【目的】为柑桔黄龙病的早期诊断和寄主体内病原菌的动态监测提供一种稳定、可靠的检验检疫技术。【方法】利用亚洲韧皮杆菌核糖体蛋白基因rplJ/rplL设计了2对PCR引物CQULA03F/CQULA03R、CQULA04F/CQULA04R和1条TaqMan探针CQULAP1，以此为基础建立了常规PCR和TaqMan探针法、SYBR Green I荧光染料法两种荧光定量PCR（共3种）反应体系；确定了3种体系各自的检测灵敏度、特异性和准确性，据此对3种体系进行了比较；从2004年7月到2005年5月还利用常规PCR和TaqMan探针荧光定量PCR体系完成了对柑桔黄龙病病原菌在寄主体内的周年变化的动态监测。【结果】两种荧光定量PCR方法的灵敏度比常规PCR高出至少2～3个数量级，而TaqMan探针法由于使用了杂交探针，其特异性尤其可靠，另外两种定量PCR较小的产物片段使得它们具有更好的稳定性，加上荧光定量PCR方法本身受污染可能性小、操作简便等固有优势，使得前者更适合于柑桔黄龙病的检测。【结论】本研究建立的2种荧光定量PCR方法可以为柑桔黄龙病的病害早期诊断以及柑桔黄龙病病原菌近缘种的甄别提供准确、灵敏、快速的检验检疫技术。

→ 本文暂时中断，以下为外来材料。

Context: an optimization exercise on an open-source flow, tuned for small area and a short achievable clock period. The choices shown serve that exercise and are no tape-out recipe. RTL that was checked went through simulation tests only; none was proved equivalent to the original. No activity file was given, so power comes from the tool's default toggle rates.

// zec
module zec (
    input  wire        clk,
    input  wire        rst,
    input  wire        t_valid,
    input  wire [39:0] t_cmd,
    output wire        t_ready,
    output reg         t_rsp_valid,
    output wire [39:0] t_rsp,
    input  wire        h_valid,
    input  wire [39:0] h_cmd,
    output wire        h_ready,
    output reg         h_rsp_valid,
    output wire [39:0] h_rsp,
    output reg         hnote
);
clock: 13.0 ns
lec_check: 0
cap_margin: 20
core_margin: 2
core_utilization: 40
slew_margin: 20
standard.sh (not shown) runs the stock make flow with config.mk's settings and CLKGATE_MAP_FILE= SYNTH_SCRIPT=/design/flow/synth_recipe.tcl, a recipe that flattens the netlist after the stock synthesis.
==> flow/flow/run.sh <==
#!/bin/bash
# Layout flow: the standard flow (standard.sh) with three changes:
# - plain buf_1 cells as the port buffers instead of the delay cells that
#   buffer_ports picks by default;
# - timing repair aimed further below the constraint;
# - a clock tree from smaller buffers, without dummy loads.
set -euo pipefail
bash standard.sh \
  "BUFFER_PORTS_ARGS=-buffer_cell sky130_fd_sc_hd__buf_1" \
  SETUP_SLACK_MARGIN=7 \
  "CTS_ARGS=-sink_clustering_enable -repair_clock_nets -dont_use_dummy_load -buf_list {sky130_fd_sc_hd__clkbuf_4 sky130_fd_sc_hd__clkbuf_8}" \
  finish > standard_flow.log 2>&1
Change:
--- a/flow/design.v
+++ b/flow/design.v
@@ -252,29 +252,26 @@
             end
             if (gnt_h) begin
                 if (y_sig) npend <= 1'b1;
                 if (y_neg & ~neg_m) hs <= 2'd1;
                 if (y_neg & neg_m & (hs == 2'd1)) hs <= 2'd2;
                 if (y_push | y_pop) hs <= 2'd3;
                 if (y_rxwr) rxh <= rxh + 4'd1;
                 if (y_txpop) txt <= txt + 4'd1;
             end
         end
     end
     wire cnt_clr = rst | (gnt_t & x_setup);
-    reg t_inc, r_inc;
-    always @(posedge clk) begin
-        t_inc <= ~cnt_clr & gnt_t & putb_ok;
-        r_inc <= ~cnt_clr & gnt_t & x_getb & g_ok;
-    end
+    wire t_inc = gnt_t & putb_ok;
+    wire r_inc = gnt_t & x_getb & g_ok;
     wire [3:0] tpre, rpre;        
     assign tpre[0] = 1'b1;
     assign rpre[0] = 1'b1;
     assign tpre[1] = &txcount[7:0];
     assign rpre[1] = &rxcount[7:0];
     assign tpre[2] = &txcount[15:0];
     assign rpre[2] = &rxcount[15:0];
     assign tpre[3] = &txcount[23:0];
     assign rpre[3] = &rxcount[23:0];
     wire [31:0] tcy, rcy;
     genvar gc;
     generate
Result: The changed run completed without violations. Sequential share of layout area grows by 0.19 points. Core utilization came out higher by 0.99 points. Power went down slightly. Die area fell by a few percent. Worst setup slack loses 470 ps. Critical path depth came out higher by 20.
No run of this note included a check of the RTL's function; only the layout flow was run.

Two types of Fluorescence Quantity Polymerase chain reaction (PCR) including SYBR Green I DNA-binding dye and TaqMan Probe approaches are established and optimized based on two pair of primers, CQULA03F/CQULA03R, CQULA04F/CQULA04R and TaqMan fluorescent probe designed from ribosomal protein gene sequence of Ca. L. asiaticus. The specificity and limitation of both SGI and TaqMan FQ -PCR methods are compared with classical PCR for detecting suspensions of felted collection of Ca. L. asiaticus from midrib of citrus leaves and recombinant plasmid DNA with target fragment of ribosomal protein gene. The three techniques (Classical-PCR, SYBR Green I and TaqMan Q-PCR) can stably detect target bacteria from symptomatic or asymptomatic citrus samples, and the sensitivity of FQ-PCR is higher than Classical-PCR at 100～1000-fold (these are 439.0 fg/μl, 4.39 fg/μl, 0.44 fg/μl for classical PCR ,TaqMan and SGI PCR respectively)；the TaqMan Q-PCR has robust specificity and higher accuracy but is more expensive comparing with SGI approach. This specific, accurate, sensitive and fast technique will play a key role for the early diagnosis of HLB and identification of Ca. L. asiaticus.